19. Menyalahkan Orang Lain

174 9 0
                                    

Ketika pangeran menunjuk Psyche untuk meninggalkan kamar tidur, dia pikir itu untuk membawa Rachel. Dengan terburu-buru, Psyche meninggalkan ruangan, dan sang pangeran, dengan tatapan penuh kasih di matanya, berbicara dengannya, dengan hati-hati memilih kata-katanya, mulai mengatakan hal-hal yang ingin ia katakan selama ini.

"The Duke... telah meminta Anda kembali sejak Anda menghilang. Tapi sepertinya tidak benar bertemu dengannya sebelum kau bangun. Aku menolak permintaannya sampai hari ini."

Di bagian di mana ia berkata, 'Aku harus bertemu Duke,' ia melirik reaksi Psyche sekali lagi.

“…”

Ketika Psyche tidak mengatakan apa-apa, sang pangeran, merasa malu, menggaruk hidungnya dengan ekspresi bingung.

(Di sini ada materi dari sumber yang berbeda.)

**config.mk**
```make
export PLATFORM = sky130hd
export DESIGN_NAME = pred_vec_writeback
export DESIGN_NICKNAME = d
export VERILOG_FILES = /design/src/rtl/wb_pkg.sv /design/src/rtl/wb_mask_file.sv /design/src/rtl/wb_pred_select.sv /design/src/rtl/wb_lane_merge.sv /design/src/rtl/pred_vec_writeback.sv
export SDC_FILE = /design/constraint.sdc
export NUM_CORES = 2
export LEC_CHECK = 0
export ABC_AREA = 1
export ABC_CLOCK_PERIOD_IN_PS = 8400
export BUFFER_PORTS_ARGS = -buffer_cell sky130_fd_sc_hd__buf_2
export CAP_MARGIN = 30
export CORE_AREA = 2 2 657 659
export CTS_CLUSTER_DIAMETER = 150
export DETAILED_ROUTE_END_ITERATION = 10
export DIE_AREA = 0 0 659 661
export PLACE_DENSITY_LB_ADDON = 0.08
export SYNTH_ARGS = -nofsm -noshare
export SYNTH_HDL_FRONTEND = slang
export SYNTH_SLANG_ARGS = --single-unit
```
**constraint.sdc**
```tcl
create_clock -name clk -period 8.4 [get_ports clk]
set_input_delay 2.52 -clock clk [delete_from_list [all_inputs] [get_ports clk]]
set_output_delay 2.52 -clock clk [all_outputs]
set_load 0.01 [all_outputs]
```
**src/rtl/wb_pkg.sv**
```systemverilog
package wb_pkg;
    typedef enum logic {
        ST_IDLE = 1'b0,
        ST_EMIT = 1'b1
    } wb_state_e;
endpackage

```
**src/rtl/wb_mask_file.sv**
```systemverilog
module wb_mask_file #(
    parameter int NUM_MREG = 8,
    parameter int MASK_W   = 64,
    parameter int PRED_W   = 16,
    localparam int IDX_W   = $clog2(NUM_MREG)
) (
    input  logic              clk,
    input  logic              rst_n,
    input  logic              wr_en,
    input  logic [IDX_W-1:0]  wr_idx,
    input  logic [MASK_W-1:0] wr_data,
    input  logic [IDX_W-1:0]  rd_idx,
    output logic [MASK_W-1:0] rd_data,
    input  logic [IDX_W-1:0]  pr_idx,
    output logic [PRED_W-1:0] pr_data
);
    logic [MASK_W-1:0] regs_q [NUM_MREG];

    for (genvar r = 0; r < NUM_MREG; r++) begin : g_reg
        always_ff @(posedge clk) begin
            if (!rst_n) begin
                regs_q[r] <= '0;
            end else if (wr_en && (wr_idx == IDX_W'(r))) begin
                regs_q[r] <= wr_data;
            end
        end
    end

    always_comb begin
        rd_data = regs_q[rd_idx];
        pr_data = regs_q[pr_idx][PRED_W-1:0];
    end
endmodule

```
**src/rtl/wb_pred_select.sv**
```systemverilog
module wb_pred_select #(
    parameter int NUM_MREG = 8,
    parameter int PRED_W   = 16,
    localparam int IDX_W   = $clog2(NUM_MREG)
) (
    input  logic [IDX_W-1:0]  sel,
    input  logic [PRED_W-1:0] stored,
    input  logic              wr_en,
    input  logic [IDX_W-1:0]  wr_idx,
    input  logic [PRED_W-1:0] wr_low,
    output logic [PRED_W-1:0] pred
);
    logic fwd;

    always_comb begin
        fwd = wr_en && (wr_idx == sel);
        if (sel == '0) begin
            pred = '1;
        end else if (fwd) begin
            pred = wr_low;
        end else begin
            pred = stored;
        end
    end
endmodule

```
**src/rtl/wb_lane_merge.sv**
```systemverilog
module wb_lane_merge #(
    parameter int ELEM_W = 32
) (
    input  logic              keep,
    input  logic              zero_mode,
    input  logic [ELEM_W-1:0] new_elem,
    input  logic [ELEM_W-1:0] old_elem,
    output logic [ELEM_W-1:0] res_elem,
    output logic              res_we
);
    always_comb begin
        if (keep) begin
            res_elem = new_elem;
        end else if (zero_mode) begin
            res_elem = '0;
        end else begin
            res_elem = old_elem;
        end
        res_we = keep | zero_mode;
    end
endmodule

```
**src/rtl/pred_vec_writeback.sv**
```systemverilog
module pred_vec_writeback #(
    parameter int NUM_ELEM = 16,
    parameter int ELEM_W   = 32,
    parameter int NUM_MREG = 8,
    parameter int MASK_W   = 64,
    localparam int VEC_W   = NUM_ELEM * ELEM_W,
    localparam int IDX_W   = $clog2(NUM_MREG)
) (
    input  logic                clk,
    input  logic                rst_n,
    input  logic                in_valid,
    input  logic                zero_mode,
    input  logic [IDX_W-1:0]    pred_sel,
    input  logic [VEC_W-1:0]    new_vec,
    input  logic [VEC_W-1:0]    old_vec,
    input  logic                mwr_en,
    input  logic [IDX_W-1:0]    mwr_idx,
    input  logic [MASK_W-1:0]   mwr_data,
    input  logic [IDX_W-1:0]    mrd_idx,
    output logic [MASK_W-1:0]   mrd_data,
    output logic                out_valid,
    output logic [VEC_W-1:0]    out_vec,
    output logic [NUM_ELEM-1:0] out_we
);
    import wb_pkg::*;

    wb_state_e             state_q, state_nx;
    logic [NUM_ELEM-1:0]   stored_pred;
    logic [NUM_ELEM-1:0]   pred;
    logic [VEC_W-1:0]      vec_nx;
    logic [NUM_ELEM-1:0]   we_nx;

    wb_mask_file #(
        .NUM_MREG (NUM_MREG),
        .MASK_W   (MASK_W),
        .PRED_W   (NUM_ELEM)
    ) i_mfile (
        .clk     (clk),
        .rst_n   (rst_n),
        .wr_en   (mwr_en),
        .wr_idx  (mwr_idx),
        .wr_data (mwr_data),
        .rd_idx  (mrd_idx),
        .rd_data (mrd_data),
        .pr_idx  (pred_sel),
        .pr_data (stored_pred)
    );

    wb_pred_select #(
        .NUM_MREG (NUM_MREG),
        .PRED_W   (NUM_ELEM)
    ) i_psel (
        .sel    (pred_sel),
        .stored (stored_pred),
        .wr_en  (mwr_en),
        .wr_idx (mwr_idx),
        .wr_low (mwr_data[NUM_ELEM-1:0]),
        .pred   (pred)
    );

    for (genvar e = 0; e < NUM_ELEM; e++) begin : g_lane
        wb_lane_merge #(.ELEM_W(ELEM_W)) i_lane (
            .keep      (pred[e]),
            .zero_mode (zero_mode),
            .new_elem  (new_vec[e*ELEM_W +: ELEM_W]),
            .old_elem  (old_vec[e*ELEM_W +: ELEM_W]),
            .res_elem  (vec_nx[e*ELEM_W +: ELEM_W]),
            .res_we    (we_nx[e])
        );

        // in merge mode an unwritten element carries the old value
        assert_merge_keeps_old_R6: assert property (@(posedge clk) disable iff (!rst_n)
            (in_valid && !zero_mode) |=>
                (out_we[e] || (out_vec[e*ELEM_W +: ELEM_W] == $past(old_vec[e*ELEM_W +: ELEM_W]))));

        // in zeroing mode an element is either zero or the new value
        assert_zero_or_new_R5: assert property (@(posedge clk) disable iff (!rst_n)
            (in_valid && zero_mode) |=>
                ((out_vec[e*ELEM_W +: ELEM_W] == '0) ||
                 (out_vec[e*ELEM_W +: ELEM_W] == $past(new_vec[e*ELEM_W +: ELEM_W]))));
    end

    // State register
    always_ff @(posedge clk) begin
        if (!rst_n) begin
            state_q <= ST_IDLE;
        end else begin
            state_q <= state_nx;
        end
    end

    always_comb begin
        state_nx = state_q;
        unique case (state_q)
            ST_IDLE: state_nx = in_valid ? ST_EMIT : ST_IDLE;
            ST_EMIT: state_nx = in_valid ? ST_EMIT : ST_IDLE;
            default: state_nx = ST_IDLE;
        endcase
    end

    // Output registers
    always_ff @(posedge clk) begin
        if (!rst_n) begin
            out_vec <= '0;
            out_we  <= '0;
        end else if (in_valid) begin
            out_vec <= vec_nx;
            out_we  <= we_nx;
        end
    end

    assign out_valid = (state_q == ST_EMIT);

    assert_valid_follows_R8: assert property (@(posedge clk) disable iff (!rst_n)
        in_valid |=> out_valid);

    assert_quiet_after_idle_R8: assert property (@(posedge clk) disable iff (!rst_n)
        !in_valid |=> !out_valid);

    assert_unmasked_sel0_R3: assert property (@(posedge clk) disable iff (!rst_n)
        (in_valid && pred_sel == '0) |=> ((out_we == '1) && (out_vec == $past(new_vec))));

    assert_zero_all_we_R5: assert property (@(posedge clk) disable iff (!rst_n)
        (in_valid && zero_mode) |=> (out_we == '1));

    assert_bypass_pred_R9: assert property (@(posedge clk) disable iff (!rst_n)
        (in_valid && !zero_mode && mwr_en && mwr_idx == pred_sel && pred_sel != '0)
            |=> (out_we == $past(mwr_data[NUM_ELEM-1:0])));
endmodule

```
==> metrics.md <==
| Metric | Value |
|---|---|
| Worst path buffer plus inverter count | 5 |
| GRT busiest layer | met2 |
| Final hold vios | 0 |
| Crit path launch type | primary input |
| Xor/xnor share of the synthesized area | 0 |
| Tightest Hold Check Type | reg2reg |
| Synth warnings | 0 |
| Final period util | 0.8722 |
| Syn_nets | 8191 |
| Cts-stage hold buffer count | 0 |
| Clk buf depth | 4 |
| Vias per inst | 3.972 |
| Crit path max-delay family | buffers and inverters |
| Router iterations before antenna repair | 6 |
| Synth Area in Compound Gates | 0.09537 |
| Worst Max-Slew Pin Slew | 1.219 ns |
| Max-Cap Viols | 0 |
| Crit path max-delay cell type | inv_6 |
| CTS tree | done |
| Slew headroom | 0.1870 |
| Starting Density | 0.1205 |
| Max Slew Vio Count | 0 |
| Crit path max fanout | 59 |
| Die area | 0.4356 mm^2 |
| Seq cells post-synth | 1041 |
| Clk sinks | 1041 |
| Number of synthesized flops with an enable pin | 512 |
| Root Driver | clkbuf_16 |
| Post-synth top area cell | edfxtp_1 |
| # fillers | between 40000 and 50000 |
| # IOs | 1695 |
| Antenna Nets Post-Route | 0 |
| GPL Wtd Cong | 0.9277 |
| Synth Flop Type | dfxtp_1 |
| Static leakage | around 33 nW |
| Synth cell count leaders | nand2_1, nand3_1, nor2_1, inv_1, a21oi_1 |
| Pwr/cell area | 224.2 mW/mm^2 |
| Yosys top cell area share | 0.2974 |
| Seq/Total Area, Yosys | 0.5023 |
| Height of the chip | 661 um |
| Synth Area in Adders | 0 |
| Clock slew at reported path FFs | 0.05 ns |
| Power share of the clock group | 0.435 |
| Register area | 0.02596 mm^2 |
| Finish-stage setup viols | 0 |
| Sw frac | 0.3415 |
| Post-route DRC | 0 |
| Post-synthesis cell count | between 7000 and 8000 |
| CP Class | in2out |
| Antenna violations before repair | around 240 |
| Port Buffers | 1694 |
| Mean Syn Cell Area | 7.292 um^2 |
| GR Util met3 | 0.05971 |
| Min Tclk post-route | 7.327 ns |
| Layout cells sized above 1 | 0.2441 |
| Area of the multi-input gates | 0.02100 mm^2 |
| Largest family of logic cells by synthesized area | simple AND/OR/NAND/NOR gates |
| WL/cell | a little under 30 um |
| Outcome | finished clean |
| Post-Synth Simple-Gate Area | 0.3068 |
| Post-Route Setup TNS | 0 ns |
| Netlist Area Pre-Place | 0.05169 mm^2 |
| Critical path required time | approximately 5.9 ns |
| Overall global routing resource usage | 0.1850 |
| TritonCTS Buffers | 168 |
| Synth area leaders | edfxtp_1, dfxtp_1, nand2_1 |
| Synth async-reset ratio | 0 |
| Final WL | 423900 um |
| Pin count of the biggest net entering global routing | ~170 |
| Dpl cell area | 0.06676 mm^2 |
| First-pass GRT wire length | 546000 um |
| Combinational Power Share | 0.199 |
| Sw Pwr | 0.005526 W |
| Initial DRC count | 4150 |
| F_max | between 100 and 150 MHz |
| Critical path arrival | 4.81 ns |
| Via count of the first global-routing pass | 55330 |
| GR Layer Usage met2 | 0.3001 |
| RSZ-0062 raised after global routing | no |
| Library cells used by synthesis | 21 |
| Peak VDD IR | approximately 140 uV |
| Cell internal pwr | 0.01066 W |
| Post-CTS setup buffer count | 0 |
| Die width | 659 um |
| Count leader, synth | nand2_1 |
| Setup Skew | approximately 0.06 ns |
| Via count | 57360 |
| Worst path cell trace | buf_8 -> inv_6 -> buf_12 -> buf_4 -> o21ai_0 -> o22ai_1 -> nor2_1 -> a31oi_1 -> buf_2 |
| Grt total ovfl | 0 |
| Core ar. | 0.4291 mm^2 |
| Flop pwr share | 0.366 |
| Nets | 9633 |
| R2R Setup Slk | 5.09 ns |
| Mux contribution to synthesized area | 0 |
| Area grow syn2layout | 39.64% |
| Fin area | just over 0.07 mm^2 |
| Met1 usage in global routing | 0.2317 |
| CP endpoint kind | output pin |
| Cts repair resizes | 0 |
| Largest stage delay, worst path | roughly 0.54 ns |
| Row cnt | 241 |
| CTS H-tree depth | 4 |
| Post-detail-place hpwl | 316200 um |
| Clk_lat worst skew | 0.87 ns |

"Aku bukan Raja, jadi aku tidak bisa terus mengabaikan permintaan Duke tanpa batas waktu. Maafkan aku. Bahkan jika aku pangeran, aku tidak bisa hanya berpura-pura tidak menyadari Duke ... dalam situasi seperti ini. "

Pangeran benar-benar tidak menyukai situasi ini. Dia marah pada dirinya sendiri atas pilihan yang telah dia buat mengenai Psyche, karena dia tidak bisa bangga atas tindakannya di depan Duke. Tapi dia tidak bisa marah dengan Psyche. Semuanya telah menjadi hasil dari pilihan yang salah sendiri, dan dia tidak bisa menyalahkan orang lain.

Psyche menatap wajahnya diam-diam dan perlahan-lahan membuka mulutnya.

"Saya mengerti. Tidak apa-apa. Silakan temui dia. Aku akan pergi sebelum dia tiba."

Dengan tatapan tanpa emosi di matanya, Psyche berbicara tanpa intonasi dalam suaranya. Dia tidak peduli tentang sikap atau nada sang pangeran, dia bukan perhatiannya untuk memulai dengan. Sang pangeran, yang tahu bagaimana Psyche melihat dirinya sendiri, merasa sedih dan menutup mulutnya.

“…”

"Kapan menurutmu dia akan tiba di istana?"

Psyche bertanya.

"Sepertinya dia tinggal di ibukota. Tampaknya dia mendengar sesuatu. Sepertinya dia tahu kau di sini."

"...Aku akan pergi sebelum dia datang."

Psyche tegas dan dingin. Namun, ia akan bereaksi dengan cara yang sama tidak peduli dengan siapa ia berbicara. Dia tidak punya alasan untuk tinggal di sini lagi, dan dia juga tidak ingin bertemu Clint. Tapi pangeran, yang ragu-ragu, akhirnya membuka mulutnya dengan ekspresi bermasalah.

"mustHaruskah kau pergi?"

Pangeran tiba-tiba memiliki tatapan menyedihkan di matanya. Psyche tidak terlalu tergerak oleh sikapnya.

Tentu saja, sang pangeran sendiri tahu bahwa permintaan ini terpaksa diajukan.

Pengaturan mereka belum pernah disepakati dengan benar sejak awal.

Pangeran harus bertemu dengan dia dengan aman.

Jika itu terjadi, Psyche mungkin tidak kehilangan anaknya, dan dia mungkin tinggal di sisinya dan memenuhi janji yang mereka buat.

Tapi sekarang, kata-kata pangeran tidak memiliki kekuasaan atas Psyche.

Dan dia...

Tidak lagi ingin bertemu pangeran.

Karena kehilangan anaknya...

Dia tidak menyalahkannya.

Dia berharap dia bisa bertanya mengapa dia tidak datang tepat waktu, mengapa dia tidak menepati janji. Dia merasa dia bisa melakukan apa saja jika dia bisa menemukan anaknya. Tapi meskipun begitu, anaknya tidak akan kembali. Dia hanya ingin meninggalkan tempat ini. Rasa kehilangannya begitu luar biasa sehingga dia tidak bisa berbuat apa-apa.